Last month, we asked our readers what they thought a bankruptcy court should do when presented with a post-auction bid in a materially higher amount after the conclusion of an auction that had been conducted properly in accordance with court-approved bidding procedures. A plurality of those responding (45%) believed that a bankruptcy court should reject the materially higher post-auction bid in the interest of preserving the process it had previously approved. Yet a significant block of those responding (36%) advocated a middle-ground, in which the court would re-open the auction and allow all bidders to participate in additional rounds of bidding. A distinct minority (13%), however, believed that the materially higher post-auction bid should be approved by the bankruptcy court because it represents a better outcome for the debtor’s estate. The rest of those responding (6%) provided write-in responses that offered additional thoughts or qualifications to their responses. Most suggested that the bankruptcy court should re-open the auction only if it found a justification other than price (e.g., irregularities in the auction process, grossly inadequate purchase price at the conclusion of the auction, or a valid excuse for the submission of a late bid). Others stressed the practical importance (presumably from the buyer’s perspective) of break-up fees and scheduling approval hearings for a time immediately after the auction. Still others looked back to the facts of Western Biomass, questioned whether the party claiming to be a “de facto stalking horse” should have appreciated the inherent risk of late and non-conforming bids until the sale was approved, and endorsed court approval of the materially higher post-auction bid.

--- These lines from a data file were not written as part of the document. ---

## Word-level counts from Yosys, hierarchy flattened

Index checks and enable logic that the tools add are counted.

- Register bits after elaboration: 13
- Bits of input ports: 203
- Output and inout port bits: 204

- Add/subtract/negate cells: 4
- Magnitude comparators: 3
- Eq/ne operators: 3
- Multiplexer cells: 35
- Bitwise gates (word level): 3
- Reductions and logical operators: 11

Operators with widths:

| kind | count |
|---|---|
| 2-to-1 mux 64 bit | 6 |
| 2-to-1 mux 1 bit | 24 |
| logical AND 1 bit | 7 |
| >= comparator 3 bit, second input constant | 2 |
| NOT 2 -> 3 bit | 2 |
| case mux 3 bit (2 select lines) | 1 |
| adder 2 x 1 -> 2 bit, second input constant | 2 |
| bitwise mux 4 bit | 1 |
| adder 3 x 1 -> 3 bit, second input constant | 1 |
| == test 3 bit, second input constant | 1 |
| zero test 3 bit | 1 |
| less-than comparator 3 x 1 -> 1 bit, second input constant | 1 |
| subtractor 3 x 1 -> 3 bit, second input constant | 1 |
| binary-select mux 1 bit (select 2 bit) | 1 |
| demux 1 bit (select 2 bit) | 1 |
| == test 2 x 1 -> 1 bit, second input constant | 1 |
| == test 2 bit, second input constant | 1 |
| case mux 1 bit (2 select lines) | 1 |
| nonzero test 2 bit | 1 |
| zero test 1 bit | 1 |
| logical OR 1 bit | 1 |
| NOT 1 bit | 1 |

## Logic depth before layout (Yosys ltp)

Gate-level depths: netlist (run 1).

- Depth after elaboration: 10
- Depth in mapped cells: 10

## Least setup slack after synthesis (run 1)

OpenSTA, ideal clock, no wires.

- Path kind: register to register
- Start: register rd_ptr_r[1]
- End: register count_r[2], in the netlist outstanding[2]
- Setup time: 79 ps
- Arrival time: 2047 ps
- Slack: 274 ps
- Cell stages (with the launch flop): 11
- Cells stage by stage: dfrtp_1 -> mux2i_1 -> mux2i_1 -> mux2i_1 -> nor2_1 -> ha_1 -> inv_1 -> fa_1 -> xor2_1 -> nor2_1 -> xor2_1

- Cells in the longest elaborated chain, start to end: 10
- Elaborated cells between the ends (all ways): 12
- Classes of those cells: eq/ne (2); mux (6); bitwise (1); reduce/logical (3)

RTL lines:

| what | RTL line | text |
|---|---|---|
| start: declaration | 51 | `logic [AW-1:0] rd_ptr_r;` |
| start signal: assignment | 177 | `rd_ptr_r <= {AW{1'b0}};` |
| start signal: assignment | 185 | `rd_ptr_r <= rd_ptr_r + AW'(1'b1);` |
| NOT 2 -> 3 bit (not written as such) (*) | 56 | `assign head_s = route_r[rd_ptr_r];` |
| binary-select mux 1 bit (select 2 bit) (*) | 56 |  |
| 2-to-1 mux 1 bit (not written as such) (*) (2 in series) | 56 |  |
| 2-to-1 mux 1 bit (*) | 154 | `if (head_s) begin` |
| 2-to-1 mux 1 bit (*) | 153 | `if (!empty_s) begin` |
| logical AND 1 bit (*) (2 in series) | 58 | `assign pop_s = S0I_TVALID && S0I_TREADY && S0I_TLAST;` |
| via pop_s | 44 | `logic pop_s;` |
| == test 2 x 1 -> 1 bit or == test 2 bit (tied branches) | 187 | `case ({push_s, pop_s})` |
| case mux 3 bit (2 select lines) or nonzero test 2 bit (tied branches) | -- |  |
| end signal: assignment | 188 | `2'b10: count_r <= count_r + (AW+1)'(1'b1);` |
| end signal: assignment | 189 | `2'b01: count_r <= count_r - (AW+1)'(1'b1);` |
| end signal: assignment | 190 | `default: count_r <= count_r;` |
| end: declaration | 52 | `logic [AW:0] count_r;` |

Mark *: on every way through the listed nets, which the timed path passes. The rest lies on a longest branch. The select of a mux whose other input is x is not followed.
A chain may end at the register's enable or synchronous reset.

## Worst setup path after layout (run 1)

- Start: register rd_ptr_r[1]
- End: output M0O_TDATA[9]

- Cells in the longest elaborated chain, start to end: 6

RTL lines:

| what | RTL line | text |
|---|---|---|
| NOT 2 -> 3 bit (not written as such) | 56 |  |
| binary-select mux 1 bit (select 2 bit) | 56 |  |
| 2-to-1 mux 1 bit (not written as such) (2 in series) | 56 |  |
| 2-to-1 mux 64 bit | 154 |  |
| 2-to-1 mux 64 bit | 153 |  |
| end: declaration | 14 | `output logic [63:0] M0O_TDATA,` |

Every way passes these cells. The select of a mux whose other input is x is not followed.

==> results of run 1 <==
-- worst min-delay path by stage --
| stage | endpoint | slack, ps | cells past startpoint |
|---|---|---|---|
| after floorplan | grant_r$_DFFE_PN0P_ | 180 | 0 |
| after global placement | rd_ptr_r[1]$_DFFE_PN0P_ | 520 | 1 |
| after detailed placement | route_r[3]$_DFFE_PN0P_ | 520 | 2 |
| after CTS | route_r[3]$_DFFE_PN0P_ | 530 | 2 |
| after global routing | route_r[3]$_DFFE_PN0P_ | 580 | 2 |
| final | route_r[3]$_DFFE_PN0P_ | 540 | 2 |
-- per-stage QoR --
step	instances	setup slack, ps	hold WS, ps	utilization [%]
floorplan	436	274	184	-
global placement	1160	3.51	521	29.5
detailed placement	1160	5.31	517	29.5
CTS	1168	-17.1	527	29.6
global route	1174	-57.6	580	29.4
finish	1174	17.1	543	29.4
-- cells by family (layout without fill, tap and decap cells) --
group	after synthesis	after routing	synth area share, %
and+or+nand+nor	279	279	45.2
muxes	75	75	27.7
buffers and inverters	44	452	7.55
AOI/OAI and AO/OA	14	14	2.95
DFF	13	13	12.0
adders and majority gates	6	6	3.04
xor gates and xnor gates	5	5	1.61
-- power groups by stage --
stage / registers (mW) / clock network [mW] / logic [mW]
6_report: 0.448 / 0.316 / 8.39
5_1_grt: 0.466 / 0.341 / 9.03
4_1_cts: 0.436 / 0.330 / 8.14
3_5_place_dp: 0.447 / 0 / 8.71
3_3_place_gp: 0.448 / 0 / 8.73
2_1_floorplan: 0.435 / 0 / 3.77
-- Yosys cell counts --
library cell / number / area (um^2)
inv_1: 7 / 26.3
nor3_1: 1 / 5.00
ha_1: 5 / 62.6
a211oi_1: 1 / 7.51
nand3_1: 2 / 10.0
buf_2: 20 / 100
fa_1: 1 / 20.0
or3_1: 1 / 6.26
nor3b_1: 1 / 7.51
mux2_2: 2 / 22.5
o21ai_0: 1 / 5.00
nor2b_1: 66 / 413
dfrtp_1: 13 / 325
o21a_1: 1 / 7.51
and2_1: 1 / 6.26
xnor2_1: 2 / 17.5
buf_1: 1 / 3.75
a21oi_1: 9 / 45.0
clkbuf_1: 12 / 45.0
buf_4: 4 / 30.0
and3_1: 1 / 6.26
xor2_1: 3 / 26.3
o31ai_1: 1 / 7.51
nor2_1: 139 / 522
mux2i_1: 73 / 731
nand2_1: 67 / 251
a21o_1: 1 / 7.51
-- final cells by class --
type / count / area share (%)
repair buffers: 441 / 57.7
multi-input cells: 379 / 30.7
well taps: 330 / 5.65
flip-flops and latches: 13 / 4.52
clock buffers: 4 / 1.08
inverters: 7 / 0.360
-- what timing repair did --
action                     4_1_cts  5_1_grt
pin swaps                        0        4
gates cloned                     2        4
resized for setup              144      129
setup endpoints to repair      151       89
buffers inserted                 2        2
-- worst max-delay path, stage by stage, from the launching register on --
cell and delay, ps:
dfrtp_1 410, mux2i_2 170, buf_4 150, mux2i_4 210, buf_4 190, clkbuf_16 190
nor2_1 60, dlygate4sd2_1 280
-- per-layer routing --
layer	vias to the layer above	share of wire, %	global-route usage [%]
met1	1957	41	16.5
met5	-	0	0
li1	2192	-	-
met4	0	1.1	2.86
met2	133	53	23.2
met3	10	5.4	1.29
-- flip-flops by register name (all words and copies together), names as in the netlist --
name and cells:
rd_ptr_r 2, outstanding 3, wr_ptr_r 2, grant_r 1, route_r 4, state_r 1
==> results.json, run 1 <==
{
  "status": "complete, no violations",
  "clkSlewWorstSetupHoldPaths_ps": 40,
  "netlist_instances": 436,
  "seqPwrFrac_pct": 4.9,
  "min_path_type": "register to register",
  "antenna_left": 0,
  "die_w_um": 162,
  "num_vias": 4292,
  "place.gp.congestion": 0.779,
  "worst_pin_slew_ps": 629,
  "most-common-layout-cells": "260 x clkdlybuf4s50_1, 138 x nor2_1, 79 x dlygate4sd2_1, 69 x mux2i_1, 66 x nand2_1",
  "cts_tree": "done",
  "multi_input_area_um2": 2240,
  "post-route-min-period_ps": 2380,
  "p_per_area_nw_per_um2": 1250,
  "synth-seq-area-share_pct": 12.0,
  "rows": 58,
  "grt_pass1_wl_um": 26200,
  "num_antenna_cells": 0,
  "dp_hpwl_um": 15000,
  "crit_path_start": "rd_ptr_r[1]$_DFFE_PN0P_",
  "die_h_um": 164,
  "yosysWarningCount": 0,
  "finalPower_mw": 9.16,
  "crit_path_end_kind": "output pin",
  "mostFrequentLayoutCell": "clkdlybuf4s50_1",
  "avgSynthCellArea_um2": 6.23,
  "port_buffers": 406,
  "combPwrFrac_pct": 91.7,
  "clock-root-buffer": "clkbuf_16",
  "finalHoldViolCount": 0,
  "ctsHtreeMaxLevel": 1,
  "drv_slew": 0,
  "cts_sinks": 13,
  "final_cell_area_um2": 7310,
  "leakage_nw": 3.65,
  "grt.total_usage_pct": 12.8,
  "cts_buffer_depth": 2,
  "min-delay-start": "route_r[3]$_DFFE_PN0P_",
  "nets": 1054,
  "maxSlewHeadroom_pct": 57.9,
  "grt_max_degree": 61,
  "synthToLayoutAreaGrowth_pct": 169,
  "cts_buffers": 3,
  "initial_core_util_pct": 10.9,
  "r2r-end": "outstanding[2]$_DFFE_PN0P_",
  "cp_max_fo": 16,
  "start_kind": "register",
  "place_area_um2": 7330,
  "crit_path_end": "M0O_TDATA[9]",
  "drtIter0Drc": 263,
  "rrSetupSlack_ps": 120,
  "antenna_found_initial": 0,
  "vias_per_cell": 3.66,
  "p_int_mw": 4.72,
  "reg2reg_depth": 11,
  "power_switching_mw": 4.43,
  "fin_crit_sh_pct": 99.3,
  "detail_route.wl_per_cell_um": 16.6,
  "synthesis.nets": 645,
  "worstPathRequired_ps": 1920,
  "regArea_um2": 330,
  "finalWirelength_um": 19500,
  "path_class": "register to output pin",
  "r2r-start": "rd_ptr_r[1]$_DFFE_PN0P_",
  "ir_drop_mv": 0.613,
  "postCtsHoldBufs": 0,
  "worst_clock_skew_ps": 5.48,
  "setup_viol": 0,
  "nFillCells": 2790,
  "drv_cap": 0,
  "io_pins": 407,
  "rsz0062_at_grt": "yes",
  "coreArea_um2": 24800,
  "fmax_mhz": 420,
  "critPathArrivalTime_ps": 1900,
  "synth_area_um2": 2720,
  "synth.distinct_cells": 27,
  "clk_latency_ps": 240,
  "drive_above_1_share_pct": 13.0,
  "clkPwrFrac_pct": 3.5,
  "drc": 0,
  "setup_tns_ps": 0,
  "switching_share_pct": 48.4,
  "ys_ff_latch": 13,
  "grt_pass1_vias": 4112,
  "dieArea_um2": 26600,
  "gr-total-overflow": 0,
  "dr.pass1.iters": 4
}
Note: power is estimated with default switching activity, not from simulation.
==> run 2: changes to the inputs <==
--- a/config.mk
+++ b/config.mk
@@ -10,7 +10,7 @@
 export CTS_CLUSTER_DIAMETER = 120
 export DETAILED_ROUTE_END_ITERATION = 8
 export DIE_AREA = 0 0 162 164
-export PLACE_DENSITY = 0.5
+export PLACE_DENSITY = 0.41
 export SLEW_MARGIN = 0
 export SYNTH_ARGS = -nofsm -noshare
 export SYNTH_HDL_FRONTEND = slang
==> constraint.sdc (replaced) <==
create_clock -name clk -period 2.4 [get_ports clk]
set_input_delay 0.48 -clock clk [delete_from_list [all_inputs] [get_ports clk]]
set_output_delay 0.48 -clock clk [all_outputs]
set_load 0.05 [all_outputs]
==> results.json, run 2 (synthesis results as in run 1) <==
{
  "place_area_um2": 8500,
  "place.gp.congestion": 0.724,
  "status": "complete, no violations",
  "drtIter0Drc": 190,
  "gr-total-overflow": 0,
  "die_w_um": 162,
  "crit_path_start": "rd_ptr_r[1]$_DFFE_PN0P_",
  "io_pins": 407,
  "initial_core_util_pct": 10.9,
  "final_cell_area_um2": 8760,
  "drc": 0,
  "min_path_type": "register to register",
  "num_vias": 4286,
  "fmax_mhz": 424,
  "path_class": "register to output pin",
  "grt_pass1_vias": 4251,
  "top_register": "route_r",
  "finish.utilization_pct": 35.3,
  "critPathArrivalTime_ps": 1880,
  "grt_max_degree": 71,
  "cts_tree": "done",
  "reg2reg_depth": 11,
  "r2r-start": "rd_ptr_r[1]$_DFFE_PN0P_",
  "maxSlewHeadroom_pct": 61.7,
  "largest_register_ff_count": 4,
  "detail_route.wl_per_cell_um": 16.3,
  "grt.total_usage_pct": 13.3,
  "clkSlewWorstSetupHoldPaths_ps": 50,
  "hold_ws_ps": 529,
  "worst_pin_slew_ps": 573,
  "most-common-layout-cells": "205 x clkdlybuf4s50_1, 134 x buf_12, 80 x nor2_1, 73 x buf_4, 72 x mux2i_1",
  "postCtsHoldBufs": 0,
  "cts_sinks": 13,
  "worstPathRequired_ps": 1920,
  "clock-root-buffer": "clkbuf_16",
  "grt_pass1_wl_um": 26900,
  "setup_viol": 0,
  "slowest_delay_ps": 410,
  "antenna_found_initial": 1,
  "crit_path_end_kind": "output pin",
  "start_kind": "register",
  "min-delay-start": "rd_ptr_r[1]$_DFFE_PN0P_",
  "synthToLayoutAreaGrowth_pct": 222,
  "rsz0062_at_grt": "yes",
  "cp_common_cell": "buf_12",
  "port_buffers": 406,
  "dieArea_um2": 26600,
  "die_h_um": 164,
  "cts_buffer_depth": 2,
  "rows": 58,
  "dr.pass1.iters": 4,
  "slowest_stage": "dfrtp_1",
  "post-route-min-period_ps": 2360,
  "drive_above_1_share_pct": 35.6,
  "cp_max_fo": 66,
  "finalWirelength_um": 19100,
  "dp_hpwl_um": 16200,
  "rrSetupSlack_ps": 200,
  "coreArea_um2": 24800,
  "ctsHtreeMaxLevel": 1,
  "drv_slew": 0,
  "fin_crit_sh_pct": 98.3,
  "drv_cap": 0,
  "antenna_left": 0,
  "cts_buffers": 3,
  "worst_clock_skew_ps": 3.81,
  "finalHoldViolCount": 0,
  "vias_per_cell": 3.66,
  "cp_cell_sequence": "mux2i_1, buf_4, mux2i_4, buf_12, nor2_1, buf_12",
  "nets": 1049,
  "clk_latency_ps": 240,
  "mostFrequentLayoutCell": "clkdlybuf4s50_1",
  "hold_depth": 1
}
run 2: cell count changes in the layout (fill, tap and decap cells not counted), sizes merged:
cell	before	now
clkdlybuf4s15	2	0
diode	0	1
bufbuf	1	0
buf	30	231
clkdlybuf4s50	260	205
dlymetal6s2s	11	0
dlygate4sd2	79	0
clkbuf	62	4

In conclusion, our readers are split on the issue. Although the plurality of those responding believed that a bankruptcy court should preserve the process it had previously approved and reject a materially higher post-auction bid, the “re-open” contingent enjoyed a slight (3%) bump from write-in responses that supported re-opening the auction under certain conditions. As the official chair umpire for this back-and-forth, we are compelled to declare “Advantage Process.” The game, however, is far from over.
A special thank you to everyone who participated in the survey!